2. The results are for the most part presented in a “semiquantitative” manner, without proper attention to definition of quantitative criteria for classification into the various classes of contacts in the EM and release patterns in the optical measurements. Additionally some of the conclusions are based only on very simple measurements or visual inspection of data, particularly the histograms in Figures 6 and 8. Presenting only the parameters of exponential fits is not adequate. Further treatment of the range of acceptable parameters is necessary. There is also inadequate statistical treatment of the data, even though the term "significant: is often used to describe differences between data from different treatments.
3. The histograms in figure 6, and to a lesser extent figure 8, are very noisy and there are several time bins with no occurrences. The differences are not convincing with only this much data, especially given that the differences between both sets of histograms seem to depend only on the values in the first time bin. These histograms must include a greater number of entries to be convincing.
4. “We performed a quantitative analysis of all observed cryo-EM images” onwards: histograms should be shown for the diameter distributions mentioned, along with a description of classification criteria and statistical analysis.
5. It should be at least mentioned that changes in steady state calcium concentration for many minutes is quite different than the transient increases involved in calcium-dependent transmitter release.

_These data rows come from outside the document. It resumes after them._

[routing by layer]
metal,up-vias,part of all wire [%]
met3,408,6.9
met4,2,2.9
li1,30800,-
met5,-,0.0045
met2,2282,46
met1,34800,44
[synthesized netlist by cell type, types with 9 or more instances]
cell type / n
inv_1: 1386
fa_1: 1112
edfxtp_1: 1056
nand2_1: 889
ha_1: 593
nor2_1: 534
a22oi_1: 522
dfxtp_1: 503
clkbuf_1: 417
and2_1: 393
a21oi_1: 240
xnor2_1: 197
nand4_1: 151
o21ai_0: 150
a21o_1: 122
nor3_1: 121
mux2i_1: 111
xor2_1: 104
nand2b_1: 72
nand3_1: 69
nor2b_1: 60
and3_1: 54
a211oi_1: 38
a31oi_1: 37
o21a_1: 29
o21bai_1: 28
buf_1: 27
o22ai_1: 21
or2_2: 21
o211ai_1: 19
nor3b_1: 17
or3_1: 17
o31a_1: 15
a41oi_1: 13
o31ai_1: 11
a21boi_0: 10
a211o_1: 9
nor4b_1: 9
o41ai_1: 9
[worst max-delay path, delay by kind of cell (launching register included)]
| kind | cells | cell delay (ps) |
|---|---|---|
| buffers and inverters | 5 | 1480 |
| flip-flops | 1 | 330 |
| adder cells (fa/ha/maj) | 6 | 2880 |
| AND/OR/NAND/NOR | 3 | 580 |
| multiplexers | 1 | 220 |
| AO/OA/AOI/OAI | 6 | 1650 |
[src/logic/trap_pkg.sv]
// Machine-mode trap unit package with CSR addresses, privilege levels and fixed constants.
`default_nettype none

package trap_pkg;

    // Data word width.
    localparam int xlen = 32;
    // Width of an mcause number.
    localparam int cause_w = 5;
    // Width of a CSR address.
    localparam int csr_addr_w = 12;

    // Implemented machine CSR addresses.
    typedef enum logic [csr_addr_w-1:0] {
        csr_mstatus    = 12'h300,
        csr_misa       = 12'h301,
        csr_medeleg    = 12'h302,
        csr_mideleg    = 12'h303,
        csr_mie        = 12'h304,
        csr_mtvec      = 12'h305,
        csr_mstatush   = 12'h310,
        csr_mscratch   = 12'h340,
        csr_mepc       = 12'h341,
        csr_mcause     = 12'h342,
        csr_mtval      = 12'h343,
        csr_mip        = 12'h344,
        csr_mvendorid  = 12'hf11,
        csr_marchid    = 12'hf12,
        csr_mimpid     = 12'hf13,
        csr_mhartid    = 12'hf14,
        csr_mconfigptr = 12'hf15
    } csr_addr_e;

    // Privilege levels, U and M only.
    typedef enum logic [1:0] {
        priv_user    = 2'd0,
        priv_machine = 2'd3
    } priv_e;

    // MXL is 1 for RV32, extensions are A, C, I and M.
    localparam logic [xlen-1:0] misa_value = 32'h4000_1105;
    // Architecture ID.
    localparam logic [xlen-1:0] marchid_value = 32'd37;
    // Major version 2, minor and patch zero.
    localparam logic [xlen-1:0] mimpid_value = 32'h0000_0200;
    // Single hart.
    localparam logic [xlen-1:0] hartid_value = 32'd0;

    // Pending bit of the machine timer interrupt.
    localparam int irq_timer_bit = 7;
    // First pending bit of the external lines.
    localparam int irq_ext_lo = 16;

    // Cycles MIE must be stable before an interrupt is taken.
    localparam int mie_settle = 2;

endpackage

`default_nettype wire

[src/logic/csr_bus_if.sv]
// CSR access bus between the top level and the machine CSR register file.
`timescale 1ns/1ns
`default_nettype none

interface csr_bus_if;
    import trap_pkg::*;

    // Access address.
    logic [csr_addr_w-1:0] addr;
    // Write strobe, one cycle.
    logic                  we;
    // Write data.
    logic [xlen-1:0]       wdata;
    // Read data, same cycle as addr.
    logic [xlen-1:0]       rdata;
    // Address is implemented.
    logic                  exists;
    // Address ignores writes.
    logic                  rdonly;

    // Side that issues accesses.
    modport host (
        output addr, we, wdata,
        input  rdata, exists, rdonly
    );

    // Side that stores and decodes.
    modport regs (
        input  addr, we, wdata,
        output rdata, exists, rdonly
    );

endinterface

`default_nettype wire

[src/logic/trap_bus_if.sv]
// Exception bus linking the trap dispatcher, interrupt arbiter and CSR file.
`timescale 1ns/1ns
`default_nettype none

interface trap_bus_if;
    import trap_pkg::*;

    // Dispatcher outputs.
    logic               ex_trap;
    logic               ex_irq;
    logic [cause_w-1:0] ex_cause;
    logic [xlen-1:0]    ex_epc;
    logic               ret;
    priv_e              ex_pp;

    // Arbiter outputs.
    logic [xlen-1:0]    irq_ip;
    logic [cause_w-1:0] irq_cause;
    logic               irq_ok;

    // CSR file outputs.
    logic [xlen-1:0]    irq_mie;
    logic               status_mie;
    priv_e              status_mpp;
    logic               status_mprv;
    logic [xlen-1:0]    ex_tvec;
    logic [xlen-1:0]    ret_epc;

    modport dispatch (
        output ex_trap, ex_irq, ex_cause, ex_epc, ret, ex_pp,
        input  irq_cause, irq_ok, status_mpp, status_mprv, ex_tvec, ret_epc
    );

    modport arbiter (
        output irq_ip, irq_cause, irq_ok,
        input  irq_mie, status_mie
    );

    modport regs (
        output irq_mie, status_mie, status_mpp, status_mprv, ex_tvec, ret_epc,
        input  ex_trap, ex_irq, ex_cause, ex_epc, ret, ex_pp, irq_ip
    );

endinterface

`default_nettype wire

[src/logic/csr_file.sv]
// Machine CSR file with read decode and trap, return and write updates.
`timescale 1ns/1ns
`default_nettype none

module csr_file (
    input  wire logic clk,
    input  wire logic rst,
    csr_bus_if.regs   csr,
    trap_bus_if.regs  tb
);
    import trap_pkg::*;

    // mstatus fields.
    logic               st_mie;
    logic               st_mpie;
    priv_e              st_mpp;
    logic               st_mprv;
    // Per-interrupt enables.
    logic [xlen-1:0]    mie_r;
    // Vector base in direct mode only.
    logic [xlen-1:2]    mtvec_r;
    logic [xlen-1:0]    mscratch_r;
    logic [xlen-1:1]    mepc_r;
    // mcause split into flag and number.
    logic               mcause_int;
    logic [cause_w-1:0] mcause_no;

    // Assembled views.
    logic [xlen-1:0]    mstatus_word;
    logic [xlen-1:0]    mcause_word;
    logic [xlen-1:0]    mip_word;

    assign mstatus_word = {14'b0, st_mprv, 4'b0, st_mpp, 3'b0, st_mpie, 3'b0, st_mie, 3'b0};
    assign mcause_word  = {mcause_int, {(xlen-cause_w-1){1'b0}}, mcause_no};
    // Only enabled sources show as pending.
    assign mip_word     = tb.irq_ip & mie_r;

    // Status towards dispatcher and arbiter.
    assign tb.irq_mie     = mie_r;
    assign tb.status_mie  = st_mie;
    assign tb.status_mpp  = st_mpp;
    assign tb.status_mprv = st_mprv;
    assign tb.ex_tvec     = {mtvec_r, 2'b00};
    assign tb.ret_epc     = {mepc_r, 1'b0};

    // Read decode.
    always_comb begin
        csr.exists = 1'b1;
        csr.rdonly = 1'b0;
        csr.rdata  = '0;
        case (csr.addr)
            csr_mstatus:    csr.rdata = mstatus_word;
            // Fixed ISA word.
            csr_misa: begin
                csr.rdonly = 1'b1;
                csr.rdata  = misa_value;
            end
            csr_medeleg:    csr.rdata = '0;
            csr_mideleg:    csr.rdata = '0;
            csr_mie:        csr.rdata = mie_r;
            csr_mtvec:      csr.rdata = {mtvec_r, 2'b00};
            csr_mstatush:   csr.rdata = '0;
            csr_mscratch:   csr.rdata = mscratch_r;
            csr_mepc:       csr.rdata = {mepc_r, 1'b0};
            csr_mcause:     csr.rdata = mcause_word;
            csr_mtval:      csr.rdata = '0;
            csr_mip:        csr.rdata = mip_word;
            // ID registers never change.
            csr_mvendorid: begin
                csr.rdonly = 1'b1;
            end
            csr_marchid: begin
                csr.rdonly = 1'b1;
                csr.rdata  = marchid_value;
            end
            csr_mimpid: begin
                csr.rdonly = 1'b1;
                csr.rdata  = mimpid_value;
            end
            csr_mhartid: begin
                csr.rdonly = 1'b1;
                csr.rdata  = hartid_value;
            end
            csr_mconfigptr: begin
                csr.rdonly = 1'b1;
            end
            default: begin
                csr.exists = 1'b0;
            end
        endcase
    end

    // Trap beats return and return beats software write.
    always_ff @(posedge clk) begin
        if (rst) begin
            st_mie     <= 1'b0;
            st_mpie    <= 1'b0;
            st_mpp     <= priv_machine;
            st_mprv    <= 1'b0;
            mie_r      <= '0;
            mtvec_r    <= '0;
            mscratch_r <= '0;
            mepc_r     <= '0;
            mcause_int <= 1'b0;
            mcause_no  <= '0;
        end else if (tb.ex_trap || tb.ex_irq) begin
            // Stack the enable and privilege.
            st_mpie    <= st_mie;
            st_mie     <= 1'b0;
            st_mpp     <= tb.ex_pp;
            mepc_r     <= tb.ex_epc[xlen-1:1];
            mcause_int <= tb.ex_irq;
            mcause_no  <= tb.ex_cause;
        end else if (tb.ret) begin
            // Unstack and keep MPRV only on a return to M.
            st_mie  <= st_mpie;
            st_mprv <= st_mprv && (st_mpp == priv_machine);
        end else if (csr.we) begin
            case (csr.addr)
                csr_mstatus: begin
                    st_mie  <= csr.wdata[3];
                    st_mpie <= csr.wdata[7];
                    // Only U and M exist, so any nonzero MPP means M.
                    st_mpp  <= (csr.wdata[12:11] != 2'b00) ? priv_machine : priv_user;
                    st_mprv <= csr.wdata[17];
                end
                csr_mie:      mie_r      <= csr.wdata;
                csr_mtvec:    mtvec_r    <= csr.wdata[xlen-1:2];
                csr_mscratch: mscratch_r <= csr.wdata;
                csr_mepc:     mepc_r     <= csr.wdata[xlen-1:1];
                csr_mcause: begin
                    mcause_int <= csr.wdata[xlen-1];
                    mcause_no  <= csr.wdata[cause_w-1:0];
                end
                default: begin
                end
            endcase
        end
    end

endmodule

`default_nettype wire

[src/logic/irq_arbiter.sv]
// Interrupt latch, mask, priority encoder and MIE settle filter.
`timescale 1ns/1ns
`default_nettype none

module irq_arbiter (
    input  wire logic clk,
    input  wire logic rst,
    input  wire logic timer_irq,
    input  wire logic [trap_pkg::xlen-trap_pkg::irq_ext_lo-1:0] ext_irq,
    trap_bus_if.arbiter tb
);
    import trap_pkg::*;

    // Raw pending word before the latch.
    logic [xlen-1:0]       pend_next;
    // Pending and enabled.
    logic [xlen-1:0]       irq_masked;
    // History of mstatus.MIE.
    logic [mie_settle-1:0] mie_hist;

    // Timer at bit 7, external lines in the upper half.
    always_comb begin
        pend_next = '0;
        pend_next[irq_timer_bit] = timer_irq;
        pend_next[xlen-1:irq_ext_lo] = ext_irq;
    end

    // Inputs show up one edge later.
    always_ff @(posedge clk) begin
        if (rst) begin
            tb.irq_ip <= '0;
        end else begin
            tb.irq_ip <= pend_next;
        end
    end

    assign irq_masked = tb.irq_ip & tb.irq_mie;

    // Lowest set bit wins.
    always_comb begin
        tb.irq_cause = '0;
        for (int i = xlen - 1; i >= 0; i--) begin
            if (irq_masked[i]) begin
                tb.irq_cause = i[cause_w-1:0];
            end
        end
    end

    // Shift in MIE each cycle.
    always_ff @(posedge clk) begin
        if (rst) begin
            mie_hist <= '0;
        end else begin
            mie_hist <= (mie_hist << 1) | mie_settle'(tb.status_mie);
        end
    end

    // MIE must be stable and still set.
    assign tb.irq_ok = (&mie_hist) && tb.status_mie && (tb.irq_cause != '0);

endmodule

`default_nettype wire

[src/logic/trap_dispatch.sv]
// Picks interrupt, trap or return per cycle and keeps the privilege level.
`timescale 1ns/1ns
`default_nettype none

module trap_dispatch (
    input  wire logic clk,
    input  wire logic rst,
    input  wire logic retire_valid,
    input  wire logic retire_trap,
    input  wire logic mret,
    input  wire logic [trap_pkg::xlen-1:0] retire_pc,
    input  wire logic [3:0] retire_cause,
    trap_bus_if.dispatch tb,
    output trap_pkg::priv_e cur_priv,
    output trap_pkg::priv_e data_priv,
    output logic exception,
    output logic exc_is_irq,
    output logic [trap_pkg::cause_w-1:0] exc_cause,
    output logic [trap_pkg::xlen-1:0] exc_tvec,
    output logic [trap_pkg::xlen-1:0] ret_epc
);
    import trap_pkg::*;

    // Outcome of the current cycle.
    typedef enum logic [1:0] {
        act_none,
        act_irq,
        act_trap,
        act_ret
    } act_e;

    act_e act;

    // Interrupt over trap over return.
    always_comb begin
        act = act_none;
        if (retire_valid && tb.irq_ok) begin
            act = act_irq;
        end else if (retire_valid && retire_trap) begin
            act = act_trap;
        end else if (mret) begin
            act = act_ret;
        end
    end

    assign tb.ex_irq   = (act == act_irq);
    assign tb.ex_trap  = (act == act_trap);
    assign tb.ret      = (act == act_ret);
    // Trap causes are 4 bits, zero-extended.
    assign tb.ex_cause = (act == act_irq) ? tb.irq_cause : {1'b0, retire_cause};
    // Both exception kinds return to the retiring PC.
    assign tb.ex_epc   = retire_pc;
    assign tb.ex_pp    = cur_priv;

    // Privilege register.
    always_ff @(posedge clk) begin
        if (rst) begin
            cur_priv <= priv_machine;
        end else if (act == act_irq || act == act_trap) begin
            cur_priv <= priv_machine;
        end else if (act == act_ret) begin
            cur_priv <= tb.status_mpp;
        end
    end

    // Loads and stores use MPP when MPRV is set.
    assign data_priv  = tb.status_mprv ? tb.status_mpp : cur_priv;

    // Exception outputs, same cycle as the retire.
    assign exception  = tb.ex_trap || tb.ex_irq;
    assign exc_is_irq = tb.ex_irq;
    assign exc_cause  = exception ? tb.ex_cause : '0;
    assign exc_tvec   = tb.ex_tvec;
    assign ret_epc    = tb.ret_epc;

endmodule

`default_nettype wire

[src/logic/trap_unit.sv]
// Top level of the machine-mode trap and CSR unit.
`timescale 1ns/1ns
`default_nettype none

module trap_unit (
    input  wire logic clk,
    input  wire logic rst,
    input  wire logic retire_valid,
    input  wire logic retire_trap,
    input  wire logic [trap_pkg::xlen-1:0] retire_pc,
    input  wire logic [3:0] retire_cause,
    input  wire logic mret,
    input  wire logic timer_irq,
    input  wire logic [trap_pkg::xlen-trap_pkg::irq_ext_lo-1:0] ext_irq,
    input  wire logic [trap_pkg::csr_addr_w-1:0] csr_addr,
    input  wire logic csr_we,
    input  wire logic [trap_pkg::xlen-1:0] csr_wdata,
    output logic [trap_pkg::xlen-1:0] csr_rdata,
    output logic csr_exists,
    output logic csr_rdonly,
    output logic exception,
    output logic exc_is_irq,
    output logic [trap_pkg::cause_w-1:0] exc_cause,
    output logic [trap_pkg::xlen-1:0] exc_tvec,
    output logic [trap_pkg::xlen-1:0] ret_epc,
    output trap_pkg::priv_e cur_priv,
    output trap_pkg::priv_e data_priv
);

    csr_bus_if  csr_bus ();
    trap_bus_if trap_bus ();

    // Host side of the CSR bus.
    assign csr_bus.addr  = csr_addr;
    assign csr_bus.we    = csr_we;
    assign csr_bus.wdata = csr_wdata;
    assign csr_rdata     = csr_bus.rdata;
    assign csr_exists    = csr_bus.exists;
    assign csr_rdonly    = csr_bus.rdonly;

    csr_file u_csr_file (
        .clk (clk),
        .rst (rst),
        .csr (csr_bus),
        .tb  (trap_bus)
    );

    irq_arbiter u_irq_arbiter (
        .clk       (clk),
        .rst       (rst),
        .timer_irq (timer_irq),
        .ext_irq   (ext_irq),
        .tb        (trap_bus)
    );

    trap_dispatch u_trap_dispatch (
        .clk          (clk),
        .rst          (rst),
        .retire_valid (retire_valid),
        .retire_trap  (retire_trap),
        .mret         (mret),
        .retire_pc    (retire_pc),
        .retire_cause (retire_cause),
        .tb           (trap_bus),
        .cur_priv     (cur_priv),
        .data_priv    (data_priv),
        .exception    (exception),
        .exc_is_irq   (exc_is_irq),
        .exc_cause    (exc_cause),
        .exc_tvec     (exc_tvec),
        .ret_epc      (ret_epc)
    );

endmodule

`default_nettype wire
$ cat config.mk
export PLATFORM = sky130hd
export DESIGN_NAME = m65_top
export DESIGN_NICKNAME = d
export VERILOG_FILES = /design/src/design/isa_pkg.sv /design/src/design/core_pkg.sv /design/src/design/alu_flags.sv /design/src/design/datapath.sv /design/src/design/sequencer.sv /design/src/design/m65_top.sv
export SDC_FILE = /design/constraint.sdc
export NUM_CORES = 1
export LEC_CHECK = 0
export BUFFER_PORTS_ARGS = -buffer_cell sky130_fd_sc_hd__clkbuf_2
export CAP_MARGIN = 20
export CORE_MARGIN = 5
export CORE_UTILIZATION = 30
export CTS_CLUSTER_SIZE = 12
export DETAILED_ROUTE_END_ITERATION = 16
export GPL_ROUTABILITY_DRIVEN = 0
export GPL_TIMING_DRIVEN = 0
export SYNTH_ARGS = -nofsm -noshare
export SYNTH_HDL_FRONTEND = slang
export SYNTH_SLANG_ARGS = --single-unit
$ cat constraint.sdc
create_clock -name fclk -period 8.4 [get_ports fclk]
set_input_delay 1.68 -clock fclk [delete_from_list [all_inputs] [get_ports fclk]]
set_output_delay 1.68 -clock fclk [all_outputs]
set_load 0.02 [all_outputs]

6. The discussion section requires some revision – it is not very accessible and hard to understand at times.
7. Although not necessary, the paper would be greatly strengthened by CryoEM data with CPX.
8. The claimed millisecond time resolution seems inappropriate as the fastest sample interval seems to be 200 ms and 600 ms binning is often used.
9. Figure 4 presents a nice experiment, but numbers of occurrences, classification criteria, and statistics need to be included.